- [WHAT YOU SHOULD DO] Please quote exactly the lines below from the line containing "sky130_fd_sc_hd__mux2i_1 | 12 | 12" to the line containing "clock inverter: 3 / 18.8 / 0.00579", both lines included, and nothing else.
=== Begin Enclosure ===
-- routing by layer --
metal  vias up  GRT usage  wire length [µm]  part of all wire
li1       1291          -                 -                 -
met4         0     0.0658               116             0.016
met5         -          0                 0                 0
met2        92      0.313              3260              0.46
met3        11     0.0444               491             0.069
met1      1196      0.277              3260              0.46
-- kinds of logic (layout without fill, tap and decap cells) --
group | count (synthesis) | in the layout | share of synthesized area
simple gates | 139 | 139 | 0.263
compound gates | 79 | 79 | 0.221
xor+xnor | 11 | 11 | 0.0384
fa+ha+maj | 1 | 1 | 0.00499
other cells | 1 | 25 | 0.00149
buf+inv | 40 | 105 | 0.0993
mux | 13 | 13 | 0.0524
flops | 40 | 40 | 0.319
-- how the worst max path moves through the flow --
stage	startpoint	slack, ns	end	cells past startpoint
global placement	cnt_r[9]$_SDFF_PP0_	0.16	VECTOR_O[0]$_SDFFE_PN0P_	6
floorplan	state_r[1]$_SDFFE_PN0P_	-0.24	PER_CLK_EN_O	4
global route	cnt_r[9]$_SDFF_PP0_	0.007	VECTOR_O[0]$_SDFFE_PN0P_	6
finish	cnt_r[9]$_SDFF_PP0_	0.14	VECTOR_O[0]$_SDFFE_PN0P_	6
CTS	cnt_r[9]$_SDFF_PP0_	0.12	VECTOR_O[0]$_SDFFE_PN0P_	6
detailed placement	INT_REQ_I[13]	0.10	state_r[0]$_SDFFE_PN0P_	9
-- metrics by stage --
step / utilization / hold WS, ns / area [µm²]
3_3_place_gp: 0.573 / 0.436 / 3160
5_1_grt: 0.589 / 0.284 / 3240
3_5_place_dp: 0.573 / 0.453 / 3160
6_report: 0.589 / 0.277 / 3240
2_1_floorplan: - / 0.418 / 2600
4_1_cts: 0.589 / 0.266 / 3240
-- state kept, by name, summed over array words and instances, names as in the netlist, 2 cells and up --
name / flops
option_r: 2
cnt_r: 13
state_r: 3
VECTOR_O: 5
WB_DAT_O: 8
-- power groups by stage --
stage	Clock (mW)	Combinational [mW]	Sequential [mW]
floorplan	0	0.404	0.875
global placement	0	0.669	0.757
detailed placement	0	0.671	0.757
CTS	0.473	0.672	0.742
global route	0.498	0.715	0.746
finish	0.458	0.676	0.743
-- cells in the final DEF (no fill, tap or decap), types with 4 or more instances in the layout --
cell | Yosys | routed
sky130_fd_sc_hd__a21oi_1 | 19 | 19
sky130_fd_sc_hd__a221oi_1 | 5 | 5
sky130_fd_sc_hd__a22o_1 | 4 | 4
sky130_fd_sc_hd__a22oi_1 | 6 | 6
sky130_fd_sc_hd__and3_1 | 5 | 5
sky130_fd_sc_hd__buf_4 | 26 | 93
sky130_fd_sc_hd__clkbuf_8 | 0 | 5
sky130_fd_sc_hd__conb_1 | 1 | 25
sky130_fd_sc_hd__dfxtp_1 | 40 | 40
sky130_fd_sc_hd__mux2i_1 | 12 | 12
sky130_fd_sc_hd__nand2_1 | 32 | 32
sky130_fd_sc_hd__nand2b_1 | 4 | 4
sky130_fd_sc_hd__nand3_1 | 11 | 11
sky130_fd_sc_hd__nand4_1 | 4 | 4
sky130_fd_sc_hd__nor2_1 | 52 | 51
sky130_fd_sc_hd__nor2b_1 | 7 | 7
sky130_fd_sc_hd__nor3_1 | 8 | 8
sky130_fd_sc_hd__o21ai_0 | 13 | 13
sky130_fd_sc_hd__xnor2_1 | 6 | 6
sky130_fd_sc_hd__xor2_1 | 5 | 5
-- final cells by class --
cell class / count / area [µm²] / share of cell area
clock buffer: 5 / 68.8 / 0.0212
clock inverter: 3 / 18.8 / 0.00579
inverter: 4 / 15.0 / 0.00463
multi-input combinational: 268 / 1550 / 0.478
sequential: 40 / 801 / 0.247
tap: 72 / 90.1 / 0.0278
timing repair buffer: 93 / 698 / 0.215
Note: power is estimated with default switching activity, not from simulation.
**src/inc/ddpp_regs.svh**
```systemverilog
`ifndef DDPP_REGS_SVH
`define DDPP_REGS_SVH
`define DDPP_CLK_PERIOD_NS 40
`define DDPP_CYC_MIN(ns) (((ns) + `DDPP_CLK_PERIOD_NS - 1) / `DDPP_CLK_PERIOD_NS)
`define DDPP_T_RCS_NS 150
`define DDPP_T_CSD_NS 150
`define DDPP_T_WCS_NS 40
`define DDPP_T_SETUP_NS 10
`define DDPP_T_HOLD_NS 10
`define DDPP_T_LS_NS 30
`define DDPP_T_LH_NS 100
`define DDPP_T_LX_NS 100
`define DDPP_T_LWD_NS 100
`define DDPP_T_RST_NS 10
`define DDPP_CYC_RCS ((`DDPP_CYC_MIN(`DDPP_T_RCS_NS) < 1) ? 1 : `DDPP_CYC_MIN(`DDPP_T_RCS_NS))
`define DDPP_CYC_WCS ((`DDPP_CYC_MIN(`DDPP_T_WCS_NS) < 1) ? 1 : `DDPP_CYC_MIN(`DDPP_T_WCS_NS))
`define DDPP_CYC_SETUP ((`DDPP_CYC_MIN(`DDPP_T_SETUP_NS) < 1) ? 1 : `DDPP_CYC_MIN(`DDPP_T_SETUP_NS))
`define DDPP_CYC_HOLD ((`DDPP_CYC_MIN(`DDPP_T_HOLD_NS) < 1) ? 1 : `DDPP_CYC_MIN(`DDPP_T_HOLD_NS))
`define DDPP_CYC_LX ((`DDPP_CYC_MIN(`DDPP_T_LX_NS) < 1) ? 1 : `DDPP_CYC_MIN(`DDPP_T_LX_NS))
`define DDPP_CYC_LWD ((`DDPP_CYC_MIN(`DDPP_T_LWD_NS) < 1) ? 1 : `DDPP_CYC_MIN(`DDPP_T_LWD_NS))
`define DDPP_CYC_RST ((`DDPP_CYC_MIN(`DDPP_T_RST_NS) < 1) ? 1 : `DDPP_CYC_MIN(`DDPP_T_RST_NS))
`define DDPP_CODE_MID 16'h8000
`define DDPP_CODE_ZERO 16'h0000
`endif

```
**src/inc/ddpp_pkg.sv**
```systemverilog
`default_nettype none
package ddpp_pkg;
  typedef enum logic [1:0] {DDPP_OP_WRITE, DDPP_OP_READ, DDPP_OP_LOAD, DDPP_OP_RESET} ddpp_op_t;
  typedef enum {DDPP_IDLE, DDPP_SETUP, DDPP_STROBE, DDPP_HOLD, DDPP_LOW, DDPP_DONE} ddpp_state_t;
endpackage
`default_nettype wire

```
**src/ddpp_timer.sv**
```systemverilog
`default_nettype none
module ddpp_timer
  import ddpp_pkg::*;
#(
  parameter int WIDTH = 8
)
(
  input wire logic clk,
  input wire logic srst,
  input wire logic load,
  input wire logic [WIDTH-1:0] count,
  output logic expired
);
  logic [WIDTH-1:0] cnt_reg;
  logic [WIDTH-1:0] cnt_next;
  always_comb
  begin
    cnt_next = cnt_reg;
    if (load)
    begin
      cnt_next = count;
    end
    else if (cnt_reg != '0)
    begin
      cnt_next = cnt_reg - WIDTH'(1);
    end
  end
  always_ff @(posedge clk)
  begin
    if (srst)
    begin
      cnt_reg <= '0;
    end
    else
    begin
      cnt_reg <= cnt_next;
    end
  end
  // Expires when count reaches one, so a count of n gives n cycles
  // No load term here: the caller loads on expiry, which would close a loop
  assign expired = (cnt_reg <= WIDTH'(1));
endmodule
`default_nettype wire

```
**src/ddpp_host.sv**
```systemverilog
// Operation
// - One load strobe edge updates both channels; the strobe may be shared by several devices.
// - Chip select low with read/write low writes the bus word to A or B by channel select.
// - Chip select low with read/write high makes the device drive A or B onto the bus.
// - With chip select high a load strobe rise updates both outputs and holds the inputs.
`include "ddpp_regs.svh"
`default_nettype none
module ddpp_host
  import ddpp_pkg::*;
#(
  parameter int DATA_W = 16
)
(
  input wire logic CLK_SYS,
  input wire logic SRST,
  input wire logic REQ_VALID,
  input wire logic [1:0] REQ_OP,
  input wire logic REQ_CHAN,
  input wire logic [DATA_W-1:0] REQ_DATA,
  output logic REQ_READY,
  output logic RSP_VALID,
  output logic [DATA_W-1:0] RSP_DATA,
  output logic CS_N,
  output logic RW,
  output logic CHANNEL_SELECT,
  output logic OUTPUT_LOAD_STROBE,
  output logic RESET_STROBE,
  output logic [DATA_W-1:0] DB_O,
  output logic DB_OE,
  input wire logic [DATA_W-1:0] DB_I
);
  ddpp_state_t state_reg, state_next;
  ddpp_op_t op_reg, op_next;
  logic cs_n_reg, cs_n_next;
  logic rw_reg, rw_next;
  logic sel_reg, sel_next;
  logic load_reg, load_next;
  logic rst_reg, rst_next;
  logic oe_reg, oe_next;
  logic [DATA_W-1:0] dout_reg, dout_next;
  logic [DATA_W-1:0] rsp_reg, rsp_next;
  logic rsp_v_reg, rsp_v_next;
  logic ready_reg, ready_next;
  logic tmr_load;
  logic [7:0] tmr_count;
  logic tmr_done;

  // Strobe width for each operation; reads must cover the data valid delay
  function automatic logic [7:0] pulse_cycles(input ddpp_op_t op);
    case (op)
      DDPP_OP_WRITE: pulse_cycles = 8'(`DDPP_CYC_WCS);
      DDPP_OP_READ: pulse_cycles = 8'(`DDPP_CYC_RCS);
      DDPP_OP_LOAD: pulse_cycles = 8'(`DDPP_CYC_LX);
      default: pulse_cycles = 8'(`DDPP_CYC_RST);
    endcase
  endfunction

  ddpp_timer #(.WIDTH(8)) u_timer (
    .clk(CLK_SYS),
    .srst(SRST),
    .load(tmr_load),
    .count(tmr_count),
    .expired(tmr_done)
  );

  always_comb
  begin
    state_next = state_reg;
    op_next = op_reg;
    cs_n_next = cs_n_reg;
    rw_next = rw_reg;
    sel_next = sel_reg;
    load_next = load_reg;
    rst_next = rst_reg;
    oe_next = oe_reg;
    dout_next = dout_reg;
    rsp_next = rsp_reg;
    rsp_v_next = 1'b0;
    tmr_load = 1'b0;
    tmr_count = 8'(`DDPP_CYC_SETUP);
    case (state_reg)
      DDPP_IDLE:
      begin
        if (REQ_VALID)
        begin
          op_next = ddpp_op_t'(REQ_OP);
          sel_next = REQ_CHAN;
          rw_next = (ddpp_op_t'(REQ_OP) == DDPP_OP_READ);
          dout_next = REQ_DATA;
          // Host drives the bus only for writes, leaving it free during reads
          oe_next = (ddpp_op_t'(REQ_OP) == DDPP_OP_WRITE);
          tmr_load = 1'b1;
          state_next = DDPP_SETUP;
        end
      end
      DDPP_SETUP:
      begin
        if (tmr_done)
        begin
          case (op_reg)
            DDPP_OP_WRITE, DDPP_OP_READ: cs_n_next = 1'b0;
            DDPP_OP_LOAD: load_next = 1'b1;
            default: rst_next = 1'b1;
          endcase
          tmr_load = 1'b1;
          tmr_count = pulse_cycles(op_reg);
          state_next = DDPP_STROBE;
        end
      end
      DDPP_STROBE:
      begin
        if (tmr_done)
        begin
          if (op_reg == DDPP_OP_READ)
          begin
            rsp_next = DB_I;
            rsp_v_next = 1'b1;
          end
          // Single rising edge per access; chip select high holds the registers
          cs_n_next = 1'b1;
          tmr_load = 1'b1;
          tmr_count = 8'(`DDPP_CYC_HOLD);
          state_next = DDPP_HOLD;
        end
      end
      DDPP_HOLD:
      begin
        if (tmr_done)
        begin
          load_next = 1'b0;
          rst_next = 1'b0;
          oe_next = 1'b0;
          tmr_load = 1'b1;
          tmr_count = 8'(`DDPP_CYC_LWD);
          state_next = DDPP_LOW;
        end
      end
      DDPP_LOW:
      begin
        // Recovery keeps strobe low time and bus release margin before the next access
        if (tmr_done)
        begin
          state_next = DDPP_DONE;
        end
      end
      DDPP_DONE:
      begin
        state_next = DDPP_IDLE;
      end
      default:
      begin
        state_next = DDPP_IDLE;
      end
    endcase
    // Ready registered so the port comes straight from a flip-flop
    ready_next = (state_next == DDPP_IDLE);
  end

  always_ff @(posedge CLK_SYS)
  begin
    if (SRST)
    begin
      state_reg <= DDPP_IDLE;
      op_reg <= DDPP_OP_WRITE;
      cs_n_reg <= 1'b1;
      rw_reg <= 1'b1;
      sel_reg <= 1'b0;
      load_reg <= 1'b0;
      rst_reg <= 1'b0;
      oe_reg <= 1'b0;
      dout_reg <= '0;
      rsp_reg <= '0;
      rsp_v_reg <= 1'b0;
      ready_reg <= 1'b1;
    end
    else
    begin
      state_reg <= state_next;
      op_reg <= op_next;
      cs_n_reg <= cs_n_next;
      rw_reg <= rw_next;
      sel_reg <= sel_next;
      load_reg <= load_next;
      rst_reg <= rst_next;
      oe_reg <= oe_next;
      dout_reg <= dout_next;
      rsp_reg <= rsp_next;
      rsp_v_reg <= rsp_v_next;
      ready_reg <= ready_next;
    end
  end

  assign CS_N = cs_n_reg;
  assign RW = rw_reg;
  assign CHANNEL_SELECT = sel_reg;
  assign OUTPUT_LOAD_STROBE = load_reg;
  assign RESET_STROBE = rst_reg;
  assign DB_O = dout_reg;
  assign DB_OE = oe_reg;
  assign RSP_DATA = rsp_reg;
  assign RSP_VALID = rsp_v_reg;
  assign REQ_READY = ready_reg;

  chk_load_cs_high: assert property (@(posedge CLK_SYS) disable iff (SRST)
    $rose(load_reg) |-> cs_n_reg)
    else $error("load strobe rose with chip select low");
  chk_one_edge: assert property (@(posedge CLK_SYS) disable iff (SRST)
    $rose(cs_n_reg) |=> cs_n_reg [*5])
    else $error("chip select edge malformed");
  chk_write_no_load: assert property (@(posedge CLK_SYS) disable iff (SRST)
    !cs_n_reg |-> !load_reg && !rst_reg)
    else $error("load or reset strobe during access");
  chk_sel_stable: assert property (@(posedge CLK_SYS) disable iff (SRST)
    !cs_n_reg && !$fell(cs_n_reg) |-> $stable(sel_reg) && $stable(rw_reg))
    else $error("channel or direction changed during access");
  chk_read_no_drive: assert property (@(posedge CLK_SYS) disable iff (SRST)
    (!cs_n_reg && rw_reg) |-> !oe_reg)
    else $error("host drove bus during read");
  chk_write_drive: assert property (@(posedge CLK_SYS) disable iff (SRST)
    (!cs_n_reg && !rw_reg) |-> oe_reg && $stable(dout_reg))
    else $error("write data not driven");
  chk_read_width: assert property (@(posedge CLK_SYS) disable iff (SRST)
    $fell(cs_n_reg) && rw_reg |-> !cs_n_reg [*4])
    else $error("read strobe too short");
  chk_load_width: assert property (@(posedge CLK_SYS) disable iff (SRST)
    $rose(load_reg) |-> load_reg [*3])
    else $error("load strobe too short");
  chk_reset_alone: assert property (@(posedge CLK_SYS) disable iff (SRST)
    $rose(rst_reg) |-> cs_n_reg && !load_reg)
    else $error("reset overlapped other strobes");
  chk_idle_hold: assert property (@(posedge CLK_SYS) disable iff (SRST)
    (state_reg == DDPP_IDLE) |-> cs_n_reg && !load_reg && !rst_reg && !oe_reg)
    else $error("strobes active while idle");
  chk_read_resp: assert property (@(posedge CLK_SYS) disable iff (SRST)
    $rose(cs_n_reg) && rw_reg |-> rsp_v_reg)
    else $error("read response missing");
endmodule
`default_nettype wire

```
**config.mk**
```make
export PLATFORM = sky130hd
export DESIGN_NAME = ddpp_host
export DESIGN_NICKNAME = d
export VERILOG_FILES = /design/src/inc/ddpp_pkg.sv /design/src/ddpp_timer.sv /design/src/ddpp_host.sv
export VERILOG_INCLUDE_DIRS = /design/src /design/src/inc
export SDC_FILE = /design/constraint.sdc
export NUM_CORES = 1
export LEC_CHECK = 0
export BUFFER_PORTS_ARGS = -buffer_cell sky130_fd_sc_hd__buf_2
export CORE_MARGIN = 4
export CORE_UTILIZATION = 30
export DETAILED_ROUTE_END_ITERATION = 8
export GPL_ROUTABILITY_DRIVEN = 0
export GPL_TIMING_DRIVEN = 0
export PLACE_DENSITY = 0.52
export SYNTH_ARGS = -nofsm -noshare
export SYNTH_HDL_FRONTEND = slang
export SYNTH_SLANG_ARGS = --single-unit
```
**constraint.sdc**
```tcl
create_clock -name CLK_SYS -period 3.04 [get_ports CLK_SYS]
set_input_delay 0.608 -clock CLK_SYS [delete_from_list [all_inputs] [get_ports CLK_SYS]]
set_output_delay 0.608 -clock CLK_SYS [all_outputs]
set_load 0.01 [all_outputs]
```
* Yosys cells after proc, flatten, opt, wreduce, memory -nomap -nowiden *
Cells that the tools add are included.

storage, ports and cells
  bits in registers = 82
  latch bits = 0
  bits in writable memories = 0
  bits in read-only memories = 0
  input port bits = 38
  output and inout bits = 40
  logic and storage cells = 79
  memories = 0

cells by class
  add/subtract/negate cells = 1
  multiply operators = 0
  div/mod/pow operators = 0
  order comparisons = 1
  eq/ne operators = 14
  shifts and indexed selects = 0
  multiplexer cells = 29
  bitwise logic cells = 2
  reduce and logical (&&, ||, !) cells = 19

operator list
  cell                                                            count
  2-to-1 mux 32 bit                                               5
  one-hot mux 32 bit (5 select lines)                             1
  equality test 32 x 2 -> 1 bit, second input constant            2
  zero test 32 bit                                                2
  equality test 32 x 1 -> 1 bit, second input constant            1
  equality test 32 x 3 -> 1 bit, second input constant            1
  2-to-1 mux 8 bit                                                2
  2-to-1 mux 1 bit                                                12
  != test 2 bit, second input constant                            6
  one-hot mux 3 bit (2 select lines)                              2
  AND reduction 4 bit                                             3
  one-hot mux 1 bit (2 select lines)                              5
  OR reduction 3 bit                                              3
  less-or-equal comparator 8 x 1 -> 1 bit, second input constant  1
  nonzero test 2 bit                                              4
  nonzero test 8 bit                                              1
  subtractor 8 x 1 -> 8 bit, second input constant                1
  AND reduction 3 bit                                             2
  equality test 2 x 1 -> 1 bit, second input constant             2
  zero test 2 bit                                                 2
  2-to-1 mux 3 bit                                                1
  equality test 2 bit, second input constant                      1
  2-to-1 mux 2 bit                                                1
  != test 2 x 1 -> 1 bit, second input constant                   1
  3 further kinds                                                 4

* Logic depth before layout (Yosys ltp) *
Gate-level depths: netlist of the first run.

  depth after elaboration = 5
  gate-level depth with buffers = 8
  depth with buffers taken out = 7

* Modules after synthesis *
Synthesis of the first run repeated with hierarchy kept, for this count alone.

unflattened totals
  cell total of the unflattened synthesis = 321
  area total of the unflattened synthesis = 3108.0 um^2

by module, submodules not included
  module      instances  cells an instance  area an instance (um^2)  sequential area each (um^2)
  ddpp_host   1          263                2630.0                   1481.4
  ddpp_timer  1          58                 478.0                    160.2

* Worst setup path after synthesis of the first run *
No wires, ideal clock.

  path type = register to register
  from = reg state_reg[31]
  to = reg dout_reg[10] (netlist: DB_O[10])
  library setup time = 128 ps
  arrival time = 2242 ps
  data required time = 2912 ps
  setup slack = 671 ps
  cell stages (with the launch flop) = 8
  path buffers = 2
  period minus slack after synthesis = 2369 ps
  cell sequence = dfxtp_1 > or4_1 > or4_4 > nor4_2 > buf_4 > buf_6 > mux2i_1 > nor2_1

between the ends
  word-level cells in the longest chain between the ends = 2

RTL lines
  what                                  line              RTL
  start, declared                       ddpp_host.sv:32   ddpp_state_t state_reg, state_next;
  start signal, assigned                ddpp_host.sv:178  state_reg <= state_next;
  zero test 32 bit                      ddpp_host.sv:81   case (state_reg)
  AND reduction 2 bit (no source line)  --
  end signal, assigned                  ddpp_host.sv:186  dout_reg <= dout_next;
  end, declared                         ddpp_host.sv:40   logic [DATA_W-1:0] dout_reg, dout_next;

No other way between the ends.
A chain may end at the register's enable or synchronous reset.

* Final worst setup path of the first run *
  from = reg u_timer.cnt_reg[5]
  to = reg rsp_reg[11] (netlist: RSP_DATA[11])

between the ends
  word-level cells in the longest chain between the ends = 2

RTL lines
  what                                     line              RTL
  start, declared                          ddpp_timer.sv:14  logic [WIDTH-1:0] cnt_reg;
  start signal, assigned                   ddpp_timer.sv:36  cnt_reg <= cnt_next;
  less-or-equal comparator 8 x 1 -> 1 bit  ddpp_timer.sv:41  assign expired = (cnt_reg <= WIDTH'(1));
  AND reduction 3 bit (no source line)     --
  end signal, assigned                     ddpp_host.sv:187  rsp_reg <= rsp_next;
  end, declared                            ddpp_host.sv:41   logic [DATA_W-1:0] rsp_reg, rsp_next;

No other way between the ends.

==> results of run 1 <==
-- where the power goes --
group          switching (uW)  internal (uW)  total (uW)
logic                     198            155         353
registers                36.1           1130        1170
clock network             374            311         685
-- kinds of logic (layout without fill, tap and decap cells) --
group           Yosys count  count (layout)  synth area share, %
compound gates           58              58                 11.7
xor+xnor                  3               3                0.912
fa+ha+maj                 2               2                0.868
buf+inv                  20             112                 3.21
flops                    82              82                 56.9
mux                      21              21                 7.29
other cells               1              29                0.130
simple gates             97              97                 19.0
-- stage by stage --
step	setup slack [ns]	area (sq um)	utilization, %
after detailed placement	0.340	3530	38.1
after global routing	0.135	3700	39.9
after global placement	0.337	3530	38.1
after floorplan	0.671	2990	-
final	0.288	3700	39.9
after CTS	0.320	3700	39.9
-- path summary, 6_finish.rpt --
path | cells after the start | endpoint | start | slack, ns
max reg2reg | 7 | RSP_DATA[11]$_SDFFE_PP0P_ | u_timer.cnt_reg[5]$_SDFFE_PP0P_ | 0.29
min reg2reg | 2 | RSP_DATA[3]$_SDFFE_PP0P_ | RSP_DATA[3]$_SDFFE_PP0P_ | 0.47
min | 2 | RSP_DATA[3]$_SDFFE_PP0P_ | RSP_DATA[3]$_SDFFE_PP0P_ | 0.47
max | 7 | RSP_DATA[11]$_SDFFE_PP0P_ | u_timer.cnt_reg[5]$_SDFFE_PP0P_ | 0.29
-- routing by layer --
layer,track usage (%),share of wire [%],vias up
met5,0,0,-
met4,4.81,1.6,0
met3,3.70,5.5,7
met2,19.0,49,60
met1,15.4,44,1099
li1,-,-,1221
-- synthesized netlist by cell type (3+ instances only) --
library cell and n:
a211oi_1 4, a21oi_1 23, buf_2 5, clkbuf_1 10, dfxtp_1 82, inv_1 3, mux2i_1 21, nand2_1 3
nand2b_1 3, nand3_1 17, nand4_1 3, nor2_1 29, nor3_1 10, nor4_1 5, o21ai_0 20, or3_1 5
or4_1 5
-- critical path, cell delays in order (launching register included) --
cell      delay, ns
dfxtp_1        0.34
or4_1          0.52
buf_2          0.17
nor4_1         0.53
nand4_1        0.45
clkbuf_1       0.32
o21ai_0        0.20
a21oi_1        0.09
-- cell type report --
cell class              count  area (sq um)  area share [%]
plain buffers              17          81.3            2.20
clock buffers              10           138            3.72
clock inverters             5          31.3           0.845
inverters                   3          11.3           0.304
multi-input cells         210          1250            33.9
flip-flops and latches     82          1640            44.3
well taps                 129           161            4.36
repair buffers             77           385            10.4
==> impl_metrics.json, run 1 <==
{
  "status": "complete, no violations",
  "power_uw": 2210,
  "cts_buffer_depth": 2,
  "nNetsFinal": 440,
  "skew_ns": 0.00964,
  "grt_pass1_wl_um": 10800,
  "core_sq_mm": 0.00928,
  "numCtsBuffers": 9,
  "place.port_buffers": 77,
  "start_kind": "flop",
  "synthCells": 284,
  "largest_register_ffs": 32,
  "synth_area_sq_mm": 0.00288,
  "ys_ff_latch": 82,
  "io_pins": 78,
  "cts_resized": 0,
  "via_per_inst": 4.48,
  "hold_buffers": 0,
  "synth_top_area_share_pct": 56.9,
  "antenna_found_initial": 0,
  "overflow": 0,
  "numPlacedInstances": 518,
  "ys_seq_area_share_pct": 56.9,
  "rows": 35,
  "nFillCells": 955,
  "clk_pin_slew_ns": 0.08,
  "dieArea_sq_mm": 0.0112,
  "grt_max_degree": 14,
  "p_per_area_mw_per_mm2": 596,
  "fin_cells": 533,
  "synth-edff-count": 0,
  "clockRootBuffer": "clkbuf_8",
  "cts_tree": "done",
  "vias": 2387,
  "wl_um": 6480,
  "synthTopCellsByArea": "dfxtp_1, mux2i_1, a21oi_1",
  "area_growth_pct": 28.5,
  "grt_util_all_layers_pct": 12.1,
  "dp_hpwl_um": 4830,
  "synth-main-ff-cell": "dfxtp_1",
  "whs_ns": 0.471,
  "grt_pass1_vias": 2261,
  "cp-end-kind": "flop",
  "dr.pass1.iters": 4,
  "max_slew_margin_pct": 62.3,
  "ir_worst_vdd_mv": 0.192,
  "cts-htree-levels": 3,
  "cp_max_fo": 10,
  "synth_top_cell_by_area": "dfxtp_1",
  "worst-setup-path-type": "flop to flop",
  "yosysWarnings": 0,
  "grt_setup_unrepaired": "no",
  "fin_crit_ns": 2.75,
  "hold_viol": 0,
  "routedWlPerCell_um": 12.2,
  "finalSetupTns_ns": 0,
  "clock_sinks": 82,
  "n_antenna_cell": 0,
  "fmax_mhz": 363,
  "drive_above_1_share_pct": 26.5,
  "die-width_um": 106,
  "timing.final.crit_share_pct": 90.5,
  "worstPathRequired_ns": 3.26,
  "drtIter0Drc": 86,
  "start_util_pct": 31.1,
  "worst_pin_slew_ns": 0.560,
  "final_cell_mix": "dfxtp_1, buf_2, nor2_1, conb_1, a21oi_1",
  "antenna_violating_nets_post_route": 0,
  "avgSynthCellArea_sq_um": 10.2,
  "die_h_um": 106,
  "async_reset_ff_share_pct": 0,
  "crit_arrival_ns": 2.97,
  "worstHoldPathType": "flop to flop",
  "clock_latency_ns": 0.35,
  "post-cts-setup-buffers": 0,
  "maxSlewViolCount": 0,
  "power_leakage_uw": 0.00154,
  "yosys.cell_types.count": 48,
  "drcViolationCount": 0,
  "max-cap-violations": 0,
  "finalSetupViolCount": 0
}
Power figures use the tool's default switching activity.
==> run 2, diff against run 1 <==
--- a/config.mk
+++ b/config.mk
@@ -13,6 +13,7 @@
 export GPL_ROUTABILITY_DRIVEN = 0
 export GPL_TIMING_DRIVEN = 0
 export PLACE_DENSITY = 0.52
+export RECOVER_POWER = 100
 export SYNTH_ARGS = -nofsm -noshare
 export SYNTH_HDL_FRONTEND = slang
 export SYNTH_SLANG_ARGS = --single-unit
==> run 2 against run 1 <==
Net effect: routed wire length barely moved; combinational power fell by 2%; non-clock buffer count did not move; via count fell by 0.80%; sequential share of layout area rose by 0.89 points; core utilization fell by 0.78 points; fmax fell by 2.1%; critical endpoint unchanged; largest power group unchanged.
=== End Enclosure ===
- [PROBLEM SOLUTION]
sky130_fd_sc_hd__mux2i_1 | 12 | 12
sky130_fd_sc_hd__nand2_1 | 32 | 32
sky130_fd_sc_hd__nand2b_1 | 4 | 4
sky130_fd_sc_hd__nand3_1 | 11 | 11
sky130_fd_sc_hd__nand4_1 | 4 | 4
sky130_fd_sc_hd__nor2_1 | 52 | 51
sky130_fd_sc_hd__nor2b_1 | 7 | 7
sky130_fd_sc_hd__nor3_1 | 8 | 8
sky130_fd_sc_hd__o21ai_0 | 13 | 13
sky130_fd_sc_hd__xnor2_1 | 6 | 6
sky130_fd_sc_hd__xor2_1 | 5 | 5
-- final cells by class --
cell class / count / area [µm²] / share of cell area
clock buffer: 5 / 68.8 / 0.0212
clock inverter: 3 / 18.8 / 0.00579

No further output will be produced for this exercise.